**Task to complete:**
Take the lines below between the one holding "run.sh (not shown)" and the one holding "clock period = 7.86", inclusive, and copy them exactly. Add nothing.

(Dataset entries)
───

==> flow/design.v (excerpt) <==
module apollo_top(
	input clk,
   input rst_n,
	input rs232_rx,	 
	output rs232_tx,	 
	input[7:0] in_ad_data,
	output out_ad_clk,
	output Sftclk,
	output Lchclk,
	output SDout,
	output test1,
	output test2
    );
Size: roughly 57000 sq um of cells after synthesis.
clock: 4.41 ns
lec_check: 0
cap_margin: 10
core_margin: 2
core_utilization: 72
cts_cluster_diameter: 27
cts_cluster_size: 51
hold_slack_margin: 0.11
place_density_lb_addon: 0.0
setup_slack_margin: 1.31
slew_margin: 20
run.sh (not shown) runs the stock make flow with config.mk's settings and CLKGATE_MAP_FILE=.
The starting point completed with no timing, DRC or antenna violations.
Rerun with:
CAP_MARGIN = 20   (was 10)
CORE_UTILIZATION = 68   (was 72)
CTS_CLUSTER_DIAMETER = default   (was 27)
CTS_CLUSTER_SIZE = default   (was 51)
HOLD_SLACK_MARGIN = default   (was 0.11)
PLACE_DENSITY_LB_ADDON = default   (was 0.0)
SETUP_SLACK_MARGIN = default   (was 1.31)
clock period = 7.86 ns   (was 4.41 ns; I/O delays follow)
After rerunning: Hold slack gains 0.0080 ns; design area falls by 8.7%; final cell count falls by 4.7%; routed wire length falls by 21%; power falls by 60%; sequential cell count does not change; area after synthesis is unchanged.
Rerun with:
CORE_UTILIZATION = 70   (was 68)
PLACE_DENSITY_LB_ADDON = 0.0   (was default)
SETUP_SLACK_MARGIN = 1.28   (was default)
clock period = 4.38 ns   (was 7.86 ns; I/O delays follow)
Effect: Synthesized area does not change; via count grows by 1.7%; clock skew shrinks by 0.0086 ns.
Rerun with:
CELL_PAD_IN_SITES_DETAIL_PLACEMENT = 0   (was default)
CORE_ASPECT_RATIO = 1.09   (was default)
CORE_UTILIZATION = 72   (was 70)
CTS_CLUSTER_DIAMETER = 28   (was default)
CTS_CLUSTER_SIZE = 39   (was default)
GPL_ROUTABILITY_DRIVEN = 0   (was default)
PLACE_DENSITY_LB_ADDON = 0.18   (was 0.0)
SETUP_SLACK_MARGIN = 1.29   (was 1.28)
SLEW_MARGIN = 15   (was 20)
Total power is higher by 25%.
Final area increases by 5.2%.
Maximum frequency drops by 7.6%.
Non-clock buffer count climbs by 12.
Cell count climbs by 2.7%.
Die size drops by 2.7%.
Sequential power stays flat.

========
Setup of run 1:
apollo_top again, from the RTL that the note above started with.
make LEC_CHECK=0 ABC_AREA=1 CAP_MARGIN=0 CORE_ASPECT_RATIO=0.72 CORE_MARGIN=2 CORE_UTILIZATION=72 CTS_CLUSTER_DIAMETER=360 CTS_CLUSTER_SIZE=15 HOLD_SLACK_MARGIN=0.3 PLACE_DENSITY_LB_ADDON=0.17 SETUP_SLACK_MARGIN=1.31 SLEW_MARGIN=20 TNS_END_PERCENT=5 finish   # period 4.4 ns
Per the final summary, run 1 finished and its layout is clean on timing, DRC and antenna.
Changes in run 2 relative to run 1:
Settings: removing HOLD_SLACK_MARGIN (formerly 0.3); changing SETUP_SLACK_MARGIN from 1.31 to 1.33; removing CTS_CLUSTER_SIZE (formerly 15); changing PLACE_DENSITY_LB_ADDON from 0.17 to 0.0; removing ABC_AREA (formerly 1); removing TNS_END_PERCENT (formerly 5); removing CTS_CLUSTER_DIAMETER (formerly 360); removing CORE_ASPECT_RATIO (formerly 0.72); changing CAP_MARGIN from 0 to 20; changing the clock period (ns, I/O delays scaled along) from 4.4 to 4.48.
Results
Run 2 against run 1: non-clock buffer count increased by 20 relative to the old numbers; transition time of the tightest slew-check pin decreased by 0.19 ns relative to the old numbers; final-layout non-clock buffer area share rose by 0.16 points; total routed wirelength down about 15%.
Re number of logic stages on the critical path including buffering: run 2 is 5 down on run 1.
Summary of run 2 over run 1: met1 wire length lost about 14%; placed instance count moved down.
Here is what was changed in the inputs of run 3 compared with run 2.
Settings: removing PLACE_DENSITY_LB_ADDON (formerly 0.0); changing CORE_UTILIZATION from 72 to 40; setting PLACE_DENSITY to 0.6 for the first time; removing SETUP_SLACK_MARGIN (formerly 1.33); changing the clock period (ns, I/O delays scaled along) from 4.48 to 20.0.
Results
- Looking at path category of the worst min-delay check, the register to register result is from run 3; the primary input to async pin one comes from run 2.
- The higher cell total after placement of run 2 and run 3 is in run 3.
- Core util | run 3 vs run 2 | run 3 lower
- Power after layout (run 3 over run 2): decrease, 78%
- Diff run 2 -> run 3: wire length reported by the detailed router has decreased; met2 global-route usage has decreased; post-layout worst setup margin has increased; final net count has decreased; data required time at the worst endpoint has increased.
### run 3 -> run 4
Settings: CELL_PAD_IN_SITES_DETAIL_PLACEMENT now 2, previously not set; CORE_UTILIZATION now 38, was 40; ABC_AREA now 1, previously not set; CTS_CLUSTER_SIZE now 72, previously not set.
==> comparison <==
What the final checks of run 4 revealed, after a flow that finished every stage, was a layout that fails on max-capacitance violations, max-slew violations. Count of vias placed by the detailed router (run 4 vs. run 3) increases by more than half. Compared with run 3, run 4 shows a lower signal arrival time at the worst endpoint. Row post-layout period usage of the worst path: run 4 higher / run 3 lower. In the reports for run 3 and run 4, the larger fraction of power consumed by the clock network belongs to run 4. Number of max-capacitance violations reported, run 3 and run 4, lower one = run 3. The lower smallest hold slack of run 3 and run 4 is in run 3.

========
Setup of v33:
Starting RTL as in the previous note.
==> flow/config.mk <==
export PLATFORM = sky130hd
export DESIGN_NAME = apollo_top
export DESIGN_NICKNAME = apollo_top
export VERILOG_FILES = /design/flow/design.v
export SDC_FILE = /design/flow/constraint.sdc
export NUM_CORES = 4
export LEC_CHECK = 0
export CAP_MARGIN = 20
export CELL_PAD_IN_SITES_GLOBAL_PLACEMENT = 3
export CORE_MARGIN = 2
export CORE_UTILIZATION = 40
export GPL_TIMING_DRIVEN = 0
export SETUP_SLACK_MARGIN = -0.13
export SLEW_MARGIN = 20
==> flow/constraint.sdc <==
create_clock -name core_clock -period 20.0 [get_ports {clk}]
set_input_delay 4.0000 -clock core_clock [delete_from_list [all_inputs] [get_ports {clk}]]
set_output_delay 4.0000 -clock core_clock [all_outputs]
set_load 0.01 [all_outputs]
The following lists how v24 was set up differently from v33:
==> flow/config.mk <==
export PLATFORM = sky130hd
export DESIGN_NAME = apollo_top
export DESIGN_NICKNAME = apollo_top
export VERILOG_FILES = /design/flow/design.v
export SDC_FILE = /design/flow/constraint.sdc
export NUM_CORES = 4
export LEC_CHECK = 0
export ABC_AREA = 1
export CAP_MARGIN = 20
export CELL_PAD_IN_SITES_DETAIL_PLACEMENT = 2
export CORE_MARGIN = 5
export CORE_UTILIZATION = 52
export CTS_CLUSTER_SIZE = 72
export GPL_TIMING_DRIVEN = 0
export HOLD_SLACK_MARGIN = 0.27
export PLACE_DENSITY_LB_ADDON = 0.25
export SETUP_SLACK_MARGIN = 2.37
export SLEW_MARGIN = 20
==> results <==
- Status(v24) = ERROR, stage = detailed placement (3_5_place_dp)
- v33 → v24: adder-cell share of the synthesized area neither gained nor lost much, area share of and/or/nand/nor cells after synthesis picked up an extra 18 points, area figure in the yosys stat output increased about 2%, share of the synthesized netlist area taken by xor and xnor gates moved down.
The inputs of v2 differ from those of v24 as listed below.
==> flow/config.mk <==
export PLATFORM = sky130hd
export DESIGN_NAME = apollo_top
export DESIGN_NICKNAME = apollo_top
export VERILOG_FILES = /design/flow/design.v
export SDC_FILE = /design/flow/constraint.sdc
export NUM_CORES = 4
export LEC_CHECK = 0
export CAP_MARGIN = 20
export CORE_MARGIN = 2
export CORE_UTILIZATION = 40
export PLACE_DENSITY = 0.6
export SLEW_MARGIN = 20
==> flow/constraint.sdc <==
create_clock -name core_clock -period 4.95 [get_ports {clk}]
set_input_delay 0.9900 -clock core_clock [delete_from_list [all_inputs] [get_ports {clk}]]
set_output_delay 0.9900 -clock core_clock [all_outputs]
set_load 0.01 [all_outputs]
==> comparison <==
v2 finished all stages; the layout is clean.
v2 vs. v24: adder and majority cell fraction of the synthesized area essentially unchanged; yosys stat cell total went down 2402; synthesized-area fraction occupied by ao, oa, aoi and oai cells dropped 0.67 points; synthesized area lost about 2%.
What v14 does differently from v2 at the input level:
diff --git a/flow/config.mk b/flow/config.mk
--- a/flow/config.mk
+++ b/flow/config.mk
@@ -10,3 +10,4 @@
 export CORE_UTILIZATION = 40
 export PLACE_DENSITY = 0.6
+export SETUP_SLACK_MARGIN = 0.16
 export SLEW_MARGIN = 20
==> flow/constraint.sdc <==
create_clock -name core_clock -period 7.88 [get_ports {clk}]
set_input_delay 1.5760 -clock core_clock [delete_from_list [all_inputs] [get_ports {clk}]]
set_output_delay 1.5760 -clock core_clock [all_outputs]
set_load 0.01 [all_outputs]
### Flow results
- Global-route track usage on met1 in v14 is 0.20 points higher than in v2
- Of the two values seen for top layer reached by signal wires, met4 was produced by v2 and met5 by v14.
- Reported for v2 and v14, die size turned out identical to the last digit.
- In terms of utilization after layout, v14 and v2 differ only marginally.
- Re total number of placement rows: no difference whatsoever between v2 and v14.
- The tightest slew margin relative to the limit number comes out lower for v14 vs v2.
- Est. power | v14 vs v2 | v14 lower
- Summary of v14 over v2: critical path depth about even; number of vias after detailed routing about even; tally of clock buffers in the finished layout rose 5.
Input-level comparison between v48 and v14:
diff --git a/flow/config.mk b/flow/config.mk
--- a/flow/config.mk
+++ b/flow/config.mk
@@ -8,6 +8,5 @@
 export CAP_MARGIN = 20
 export CORE_MARGIN = 2
-export CORE_UTILIZATION = 40
+export CORE_UTILIZATION = 67
 export PLACE_DENSITY = 0.6
-export SETUP_SLACK_MARGIN = 0.16
 export SLEW_MARGIN = 20
Notes after the runs:
The area of the synthesized netlist per yosys stat of v48 and that of v14 are within noise of each other.
v14 and v48 ended up with nearly the same proportion of final cell area spent on non-clock buffers.
On post-synth design cell area, v48 tracks v14 almost exactly.
Area added between synthesis and finish sits lower in v48 than in v14.

========
job 8934:
apollo_top again, from the RTL that the note above started with.
==> flow/config.mk <==
export PLATFORM = sky130hd
export DESIGN_NAME = apollo_top
export DESIGN_NICKNAME = apollo_top
export VERILOG_FILES = /design/flow/design.v
export SDC_FILE = /design/flow/constraint.sdc
export NUM_CORES = 4
export LEC_CHECK = 0
export CAP_MARGIN = 25
export CORE_MARGIN = 2
export CORE_UTILIZATION = 72
export CTS_CLUSTER_DIAMETER = 28
export CTS_CLUSTER_SIZE = 47
export PLACE_DENSITY_LB_ADDON = 0.0
export SETUP_SLACK_MARGIN = 1.29
export SLEW_MARGIN = 20
==> flow/constraint.sdc <==
create_clock -name core_clock -period 4.38 [get_ports {clk}]
set_input_delay 0.8760 -clock core_clock [delete_from_list [all_inputs] [get_ports {clk}]]
set_output_delay 0.8760 -clock core_clock [all_outputs]
set_load 0.01 [all_outputs]
Job 8934 closes out successfully: all stages finished, all timing, DRC and antenna checks passed.
## Diff of input files: job 5216 against job 8934
Settings: a change of PLACE_DENSITY_LB_ADDON from 0.0 to 0.18; an added CORE_ASPECT_RATIO of 1.55; an added GPL_ROUTABILITY_DRIVEN of 0; an added CELL_PAD_IN_SITES_DETAIL_PLACEMENT of 0; a change of SLEW_MARGIN from 20 to 15; a change of CAP_MARGIN from 25 to 20; a change of CTS_CLUSTER_DIAMETER from 28 to 121; a change of SETUP_SLACK_MARGIN from 1.29 to 1.27; a deleted CTS_CLUSTER_SIZE that had been 47.
Notes after the runs:
For the number of vias after detailed routing, job 5216 came in 5.1% lower than job 8934 did.
Run comparison: job 5216 master of the slowest instance on the critical path sky130_fd_sc_hd__dfrtp_2; job 8934 master of the slowest instance on the critical path sky130_fd_sc_hd__dfstp_2
Re post-layout net count: job 8934 was higher than job 5216.
Job 5216 vs job 8934 on top achievable clock speed: job 5216 is the higher one.
Changes observed in job 5216 relative to job 8934: cell count dropped 4.4%; clock-buffer cell count dropped 53%; fraction of cell area in non-clock buffers barely changed.
Delta (job 5216 minus job 8934): setup slack picked up an extra 0.12 ns, area added between synthesis and finish down 8.7 points.
Input changes introduced in job 1883 (baseline for comparison: job 5216):
Settings: PLACE_DENSITY_LB_ADDON no longer set, was 0.18; CTS_CLUSTER_DIAMETER now 26, was 121; PLACE_DENSITY now 0.37, previously not set.
--- outcome ---
In the flow results for job 5216 and job 1883, the worst setup slack is larger on job 5216. Relative to job 5216, first-pass GRT wire length increased by 3.8% in job 1883. Re switching part of the total: job 5216 and job 1883 aren't equal, and the lower value belongs to job 5216. Cmp job 5216 and job 1883 / final period utilization / lower: job 5216. Going from job 5216 to job 1883, portion of the layout cell area used by non-clock buffers held, count of plain and timing-repair buffers in the layout +1.2%, slew of the pin with the lowest slew margin +0.13 ns, area occupied by multi-input gates ~0 delta, portion of total power attributed to the clock network +8.9 points. Compared with job 5216, job 1883 shows a higher final area. Looking at worst setup path endpoint, the controller.tx_in_r[2] result is from job 1883; the test1 one comes from job 5216.
## Diff of input files: job 2269 against job 1883
Settings: CELL_PAD_IN_SITES_DETAIL_PLACEMENT no longer set, was 0; GPL_ROUTABILITY_DRIVEN no longer set, was 0; PLACE_DENSITY no longer set, was 0.37; CTS_CLUSTER_DIAMETER now 28, was 26; CTS_CLUSTER_SIZE now 55, previously not set; SETUP_SLACK_MARGIN now 1.28, was 1.27; CORE_ASPECT_RATIO no longer set, was 1.55; SLEW_MARGIN now 20, was 15; PLACE_DENSITY_LB_ADDON now 0.0, previously not set.
[summary]
Job 2269 completed end to end with timing, DRC and antenna clean.
[compare] base=job 1883 new=job 2269: mean routed wirelength per cell picked up an extra about 7%; wire length of the first global-routing pass picked up an extra about 9%; post-route core utilization picked up an extra 2.9 points.
Across both runs, worst-case hold slack was higher for job 2269 than for job 1883.
Job 2269 vs. job 1883: cell area after synthesis neither gained nor lost much, number of clock-tree buffers in the layout picked up an extra 56%.

========
apollo_top again, from the RTL that the note above started with.
Settings: LEC_CHECK=0, ABC_AREA=1, CAP_MARGIN=0, CORE_ASPECT_RATIO=0.72, CORE_MARGIN=2, CORE_UTILIZATION=72, CTS_CLUSTER_DIAMETER=360, CTS_CLUSTER_SIZE=15, HOLD_SLACK_MARGIN=0.3, PLACE_DENSITY_LB_ADDON=0.17, SETUP_SLACK_MARGIN=1.31, SLEW_MARGIN=20; clock period 4.4 ns.
The first run ran to the end with no violations.
Next try:
ABC_AREA = not set   (was 1)
CAP_MARGIN = 35   (was 0)
CORE_ASPECT_RATIO = not set   (was 0.72)
CTS_CLUSTER_DIAMETER = 26   (was 360)
CTS_CLUSTER_SIZE = 51   (was 15)
HOLD_SLACK_MARGIN = not set   (was 0.3)
PLACE_DENSITY_LB_ADDON = 0.0   (was 0.17)
clock period = 4.41 ns   (was 4.4 ns; I/O delays follow)
Result: The new run ran to the end with no violations. Power rises by 61%. Global-route usage rose by 1.3 points. Cell area came out higher by 11%. Wire length rose by 3.9%. Cell count is lower by 25%. Count of clock-buffer cells in the layout goes up by 229. Critical path depth is lower by 3. Die area goes down by 2.0%. Area after synthesis fell by 2.0%. Worst setup slack got worse by 0.26 ns.
Next try:
ABC_AREA = 1   (was not set)
CAP_MARGIN = 20   (was 35)
CTS_CLUSTER_DIAMETER = not set   (was 26)
CTS_CLUSTER_SIZE = not set   (was 51)
PLACE_DENSITY_LB_ADDON = 0.28   (was 0.0)
SETUP_SLACK_MARGIN = not set   (was 1.31)
clock period = 16.0 ns   (was 4.41 ns; I/O delays follow)
Outcome:
- setup slack gains 9.1 ns
- final cell count increases by 34%
- critical path depth came out higher by 3
- sequential cell count stays the same
- synthesized cell count is higher by 54%
- die size increases by 2.0%
- via count went up by 25%
Next try:
CTS_CLUSTER_SIZE = 74   (was not set)
PLACE_DENSITY_LB_ADDON = 0.29   (was 0.28)
SLEW_MARGIN = 40   (was 20)
clock period = 17.9 ns   (was 16.0 ns; I/O delays follow)
Final area came out higher by 0.66%.
Worst hold slack hardly moves.
Area after synthesis stays the same.
Routed wire length went up by about 1.8%.
Clock skew barely changes.
Sequential power drops by about 11%.
Via count barely changes.
Register-to-register slack improved by 2.4 ns.
Power figures rest on the tool's default switching activity, not on a simulated workload.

───

**Response to the task:**
run.sh (not shown) runs the stock make flow with config.mk's settings and CLKGATE_MAP_FILE=.
The starting point completed with no timing, DRC or antenna violations.
Rerun with:
CAP_MARGIN = 20   (was 10)
CORE_UTILIZATION = 68   (was 72)
CTS_CLUSTER_DIAMETER = default   (was 27)
CTS_CLUSTER_SIZE = default   (was 51)
HOLD_SLACK_MARGIN = default   (was 0.11)
PLACE_DENSITY_LB_ADDON = default   (was 0.0)
SETUP_SLACK_MARGIN = default   (was 1.31)
clock period = 7.86 ns   (was 4.41 ns; I/O delays follow)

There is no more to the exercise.